Brown University’s Center for the Study of Slavery and Justice (CSSJ) and WaterFire Providence have partnered to host civil rights activist Rosa Parks’ former home before residing permanently at another location in the U.S. chosen by artist Ryan Mendoza.
The home is currently on public display in Mendoza’s backyard in Berlin, Germany and has been there since 2016. It’s scheduled to premiere to the Brown community April 3.
“We were contacted by the artist [Mendoza] sometime last year about whether or not we were interested in hosting the house on its return, as a kind of homecoming before it went on to its permanent place in the United States. We said ‘yes, and let’s get the ball rolling,’” said Dr. Anthony Bogues, CSSJ director and professor of Africana Studies at Brown.

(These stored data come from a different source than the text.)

===== config.mk =====
export PLATFORM = sky130hd
export DESIGN_NAME = instr_fetch_unit
export DESIGN_NICKNAME = d
export VERILOG_FILES = /design/src/rtl/tproc_pkg.sv /design/src/rtl/sync_fifo.sv /design/src/rtl/instr_fetch_unit.sv
export SDC_FILE = /design/constraint.sdc
export NUM_CORES = 1
export LEC_CHECK = 0
export ABC_AREA = 1
export ABC_CLOCK_PERIOD_IN_PS = 5600
export CORE_MARGIN = 3
export CORE_UTILIZATION = 50
export DETAILED_ROUTE_END_ITERATION = 10
export GPL_TIMING_DRIVEN = 1
export HOLD_SLACK_MARGIN = 0.05
export PLACE_DENSITY = 0.82
export SLEW_MARGIN = 15
export SYNTH_ARGS = -nofsm -noshare
export SYNTH_HDL_FRONTEND = slang
export SYNTH_HIERARCHICAL = 1
export SYNTH_SLANG_ARGS = --single-unit

===== constraint.sdc =====
create_clock -name clk -period 5.6 [get_ports clk]
set_input_delay 0.84 -clock clk [delete_from_list [all_inputs] [get_ports clk]]
set_output_delay 0.84 -clock clk [all_outputs]
set_load 0.02 [all_outputs]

In a phone interview with Diverse, Bogues said Brown is among the first universities, and possibly the very first, to “begin to think about its relationship to the Atlantic Slave Trade,” under the leadership of Dr. Ruth Simmons, the former university president.
CSSJ released a report in 2006 highlighting the connection between Brown University and the slave trade and recommending the creation of a center focused on this relationship, which is how CSSJ came to be.
“The university has a recent history of trying to confront its past to think about what does that past mean for the present and future, and how that past should influence and shape questions of higher education in America,” Bogues said.
Parks’ home will reside in the WaterFire Art Center, owned by WaterFire Providence, which is a few minutes from Brown’s campus. The center is “an old industrial building turned into an art center” and will be open for free for the public to visit upon arrival, from Thursday to Sunday each week until the exhibition period ends in June.